Children of wealthier families would sometimes only have half their heads shaven. The only hair left on the head was a lock of hair called the lock of youth. Some girls wore their hair long and braided into several plaits which were usually gathered into a ponytail.
When the girls reached puberty the lock of youth would be removed and they could decide how they wanted to wear their hair. The normally followed the styles worn by adult women. They would grow it long and sometimes they also wore a fringe. They weighted their hair down with weighted accessories in order to achieve straight hair. They also wore their hair curly and decorated with beads, bands and jewellery. Their hair was often shaved off and they then wore wigs, because it was easier to style. At puberty the boys would also have the lock of youth removed. They then wore their hair completely shaven or short. Men of the upper classes also wore wigs, middle class men would also wear wigs, but of lesser quality of those worn by the upper class men. Poor men adorned their hair with clay beads or berries. The only men who wore their heads completely shaven was the temple priests, who even removed their eyebrows and eyelashes.
Egyptian wigs were worn by men and women, usually wealthy. The more wigs they had, the higher they ranked in social classes. Their wigs was made to be as realistic as possible, but could be styled into ways their own hair was not able to hold. Wigs were made of real hair, vegetable fibres or animal wool. The wealthier the person who wore the wig was, the higher quality the wig was. Wealthy Egyptians’ wigs was made of mostly human hair, often their own. These wigs were adorned with expensive beads, mostly a simple golden bead at the end of a braid or beads from the root to the tip which made a very expensive wig.

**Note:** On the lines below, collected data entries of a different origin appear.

[config.mk]
export PLATFORM = sky130hd
export DESIGN_NAME = continued_fraction_rational_approx
export DESIGN_NICKNAME = d
export VERILOG_FILES = /design/src/rtl/core/cfra_pkg.sv /design/src/rtl/core/cfra_regs.sv /design/src/rtl/core/cfra_alu.sv /design/src/rtl/core/continued_fraction_rational_approx.sv
export VERILOG_INCLUDE_DIRS = /design/src /design/src/rtl/core
export SDC_FILE = /design/constraint.sdc
export NUM_CORES = 2
export LEC_CHECK = 0
export ABC_CLOCK_PERIOD_IN_PS = 9600
export BUFFER_PORTS_ARGS = -buffer_cell sky130_fd_sc_hd__buf_2
export CAP_MARGIN = 15
export CORE_ASPECT_RATIO = 1.1
export CORE_MARGIN = 5
export CORE_UTILIZATION = 60
export DETAILED_ROUTE_END_ITERATION = 6
export GPL_TIMING_DRIVEN = 0
export PLACE_DENSITY = 0.8
export SLEW_MARGIN = 20
export SYNTH_ARGS = -nofsm -noshare
export SYNTH_HDL_FRONTEND = slang
export SYNTH_SLANG_ARGS = --single-unit
[constraint.sdc]
create_clock -name clk -period 9.6 [get_ports clk]
set_clock_uncertainty 0.1 [all_clocks]
set_input_delay 1.92 -clock clk [delete_from_list [all_inputs] [get_ports clk]]
set_output_delay 1.92 -clock clk [all_outputs]
set_load 0.02 [all_outputs]
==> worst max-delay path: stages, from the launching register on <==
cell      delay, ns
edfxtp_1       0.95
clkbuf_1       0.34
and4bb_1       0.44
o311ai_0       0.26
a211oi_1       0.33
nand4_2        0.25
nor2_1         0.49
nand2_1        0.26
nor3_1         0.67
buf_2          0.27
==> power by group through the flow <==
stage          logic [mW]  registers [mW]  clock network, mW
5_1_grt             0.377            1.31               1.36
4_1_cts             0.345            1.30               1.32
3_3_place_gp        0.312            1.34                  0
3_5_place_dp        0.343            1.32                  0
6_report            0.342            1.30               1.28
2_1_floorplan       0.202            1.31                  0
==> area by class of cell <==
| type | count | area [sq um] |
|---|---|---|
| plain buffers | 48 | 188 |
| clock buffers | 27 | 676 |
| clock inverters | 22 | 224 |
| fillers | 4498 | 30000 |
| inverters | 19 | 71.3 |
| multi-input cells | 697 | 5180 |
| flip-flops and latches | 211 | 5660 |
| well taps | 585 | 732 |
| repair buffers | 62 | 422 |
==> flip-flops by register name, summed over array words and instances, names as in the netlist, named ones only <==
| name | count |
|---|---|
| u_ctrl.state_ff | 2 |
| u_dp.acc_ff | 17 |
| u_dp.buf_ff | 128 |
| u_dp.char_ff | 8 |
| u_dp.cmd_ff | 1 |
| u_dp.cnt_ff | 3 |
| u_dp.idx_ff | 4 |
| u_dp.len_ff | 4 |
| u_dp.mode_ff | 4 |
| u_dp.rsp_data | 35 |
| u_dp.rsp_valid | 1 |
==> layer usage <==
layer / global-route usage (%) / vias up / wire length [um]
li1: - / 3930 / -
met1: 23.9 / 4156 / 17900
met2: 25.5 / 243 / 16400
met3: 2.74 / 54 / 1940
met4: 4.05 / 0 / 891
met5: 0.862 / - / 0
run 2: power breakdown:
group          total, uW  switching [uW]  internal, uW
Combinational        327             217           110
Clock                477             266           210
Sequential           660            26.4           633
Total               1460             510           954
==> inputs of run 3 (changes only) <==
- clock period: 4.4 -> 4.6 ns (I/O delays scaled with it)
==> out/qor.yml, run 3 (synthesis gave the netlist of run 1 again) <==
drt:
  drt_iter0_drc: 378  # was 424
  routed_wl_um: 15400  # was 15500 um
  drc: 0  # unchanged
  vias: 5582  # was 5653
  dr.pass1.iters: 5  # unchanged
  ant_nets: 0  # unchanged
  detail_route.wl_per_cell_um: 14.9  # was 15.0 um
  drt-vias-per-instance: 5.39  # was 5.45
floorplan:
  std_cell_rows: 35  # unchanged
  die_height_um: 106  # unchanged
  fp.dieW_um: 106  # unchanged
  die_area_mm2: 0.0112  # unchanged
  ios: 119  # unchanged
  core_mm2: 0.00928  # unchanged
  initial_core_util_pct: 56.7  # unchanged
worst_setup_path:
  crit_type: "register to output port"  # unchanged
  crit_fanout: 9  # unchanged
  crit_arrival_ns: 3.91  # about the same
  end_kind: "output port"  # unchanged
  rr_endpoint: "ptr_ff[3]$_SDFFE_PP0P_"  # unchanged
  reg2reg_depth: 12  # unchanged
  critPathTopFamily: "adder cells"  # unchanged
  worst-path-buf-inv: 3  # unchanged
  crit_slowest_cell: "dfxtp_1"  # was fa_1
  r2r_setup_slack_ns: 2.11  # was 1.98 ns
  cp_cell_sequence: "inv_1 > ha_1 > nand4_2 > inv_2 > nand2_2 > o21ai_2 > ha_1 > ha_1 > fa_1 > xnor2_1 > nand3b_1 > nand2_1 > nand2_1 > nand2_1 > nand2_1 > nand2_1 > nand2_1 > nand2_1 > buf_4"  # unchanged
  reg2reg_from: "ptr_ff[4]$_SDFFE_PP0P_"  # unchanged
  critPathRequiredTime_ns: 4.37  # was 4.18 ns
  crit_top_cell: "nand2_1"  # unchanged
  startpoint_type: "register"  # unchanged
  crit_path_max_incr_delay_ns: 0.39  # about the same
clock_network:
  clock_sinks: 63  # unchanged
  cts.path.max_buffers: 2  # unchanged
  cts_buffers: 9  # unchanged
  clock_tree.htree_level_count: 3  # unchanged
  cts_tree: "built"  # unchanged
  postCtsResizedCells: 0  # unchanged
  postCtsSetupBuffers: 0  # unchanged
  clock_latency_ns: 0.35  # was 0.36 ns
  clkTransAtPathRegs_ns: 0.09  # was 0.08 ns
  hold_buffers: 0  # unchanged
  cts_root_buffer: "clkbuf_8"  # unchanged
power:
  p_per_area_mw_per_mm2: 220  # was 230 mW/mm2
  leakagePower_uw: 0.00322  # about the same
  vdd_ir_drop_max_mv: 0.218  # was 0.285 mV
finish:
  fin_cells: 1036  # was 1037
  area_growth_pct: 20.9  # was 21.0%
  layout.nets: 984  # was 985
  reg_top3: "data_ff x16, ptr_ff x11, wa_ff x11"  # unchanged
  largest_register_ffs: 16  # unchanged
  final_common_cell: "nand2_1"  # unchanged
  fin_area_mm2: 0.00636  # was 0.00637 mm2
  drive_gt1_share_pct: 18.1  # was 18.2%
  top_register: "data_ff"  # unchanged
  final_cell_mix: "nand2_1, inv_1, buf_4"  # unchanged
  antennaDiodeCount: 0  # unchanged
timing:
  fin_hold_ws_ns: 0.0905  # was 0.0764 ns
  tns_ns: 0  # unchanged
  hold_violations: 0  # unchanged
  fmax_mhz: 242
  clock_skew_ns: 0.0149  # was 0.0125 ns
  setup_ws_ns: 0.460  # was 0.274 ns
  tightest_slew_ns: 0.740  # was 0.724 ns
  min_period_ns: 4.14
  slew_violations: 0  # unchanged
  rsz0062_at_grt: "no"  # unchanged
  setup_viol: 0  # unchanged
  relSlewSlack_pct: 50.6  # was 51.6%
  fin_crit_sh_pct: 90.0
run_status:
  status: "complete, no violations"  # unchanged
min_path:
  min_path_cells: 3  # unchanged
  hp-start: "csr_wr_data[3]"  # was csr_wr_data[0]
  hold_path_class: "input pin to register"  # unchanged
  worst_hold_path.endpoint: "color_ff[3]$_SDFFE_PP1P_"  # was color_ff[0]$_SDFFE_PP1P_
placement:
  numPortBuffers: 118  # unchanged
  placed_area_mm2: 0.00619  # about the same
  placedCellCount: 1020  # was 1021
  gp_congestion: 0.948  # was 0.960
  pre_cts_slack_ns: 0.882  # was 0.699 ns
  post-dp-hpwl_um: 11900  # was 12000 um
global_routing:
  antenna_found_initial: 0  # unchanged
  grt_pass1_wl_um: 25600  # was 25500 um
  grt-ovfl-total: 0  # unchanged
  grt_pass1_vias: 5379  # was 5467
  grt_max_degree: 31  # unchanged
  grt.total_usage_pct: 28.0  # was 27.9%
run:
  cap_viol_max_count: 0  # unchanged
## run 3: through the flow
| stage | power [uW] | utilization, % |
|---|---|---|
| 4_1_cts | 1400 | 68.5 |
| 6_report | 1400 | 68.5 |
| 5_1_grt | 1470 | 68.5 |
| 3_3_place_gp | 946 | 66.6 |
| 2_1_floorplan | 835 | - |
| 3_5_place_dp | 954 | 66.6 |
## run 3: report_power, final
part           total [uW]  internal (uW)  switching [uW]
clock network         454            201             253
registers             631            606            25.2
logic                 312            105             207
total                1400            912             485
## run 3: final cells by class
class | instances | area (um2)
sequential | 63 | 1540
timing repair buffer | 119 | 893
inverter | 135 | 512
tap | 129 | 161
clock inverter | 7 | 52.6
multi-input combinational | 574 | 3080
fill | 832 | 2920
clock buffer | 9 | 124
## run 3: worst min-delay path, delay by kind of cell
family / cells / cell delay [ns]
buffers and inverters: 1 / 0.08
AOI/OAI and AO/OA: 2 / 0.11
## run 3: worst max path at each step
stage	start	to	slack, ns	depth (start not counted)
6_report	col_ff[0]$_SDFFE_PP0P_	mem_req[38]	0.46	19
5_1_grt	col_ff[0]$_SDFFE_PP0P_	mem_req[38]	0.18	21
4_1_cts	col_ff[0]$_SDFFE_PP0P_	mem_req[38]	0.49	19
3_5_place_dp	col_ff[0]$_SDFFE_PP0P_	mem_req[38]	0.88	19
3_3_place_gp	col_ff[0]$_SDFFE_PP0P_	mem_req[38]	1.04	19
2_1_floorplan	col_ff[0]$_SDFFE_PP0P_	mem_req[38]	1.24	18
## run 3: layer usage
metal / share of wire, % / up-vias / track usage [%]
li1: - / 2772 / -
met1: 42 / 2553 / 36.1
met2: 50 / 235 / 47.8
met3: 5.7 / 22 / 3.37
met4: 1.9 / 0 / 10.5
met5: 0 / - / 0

Ancient Greek Hairstyles in the Classic Period
The period of ancient Greek history is known as the classical period (According to Bonnie Jahangiri, eHow Contributor). The classical Greek period represents the culmination of maturity in Grecian art, politics, culture and philosophy. Many of today’s modern hair and fashion styles have drawn influence from the classical Greek era. Classical hairstyles of the ancient Greek era:
The Chignon hairstyle was a typical hairstyle that was worn by all Greek women in the classical Greek era. The women’s class and stature were signified by the complicity of the chignon and the value of the hairpins that held it in place. Women of the upper classes wore hairpins made of gold and ivory. A chignon was achieved by pulling the hair back into a twisted bun at the base of the neck or up onto the crown. A band called a diadem was...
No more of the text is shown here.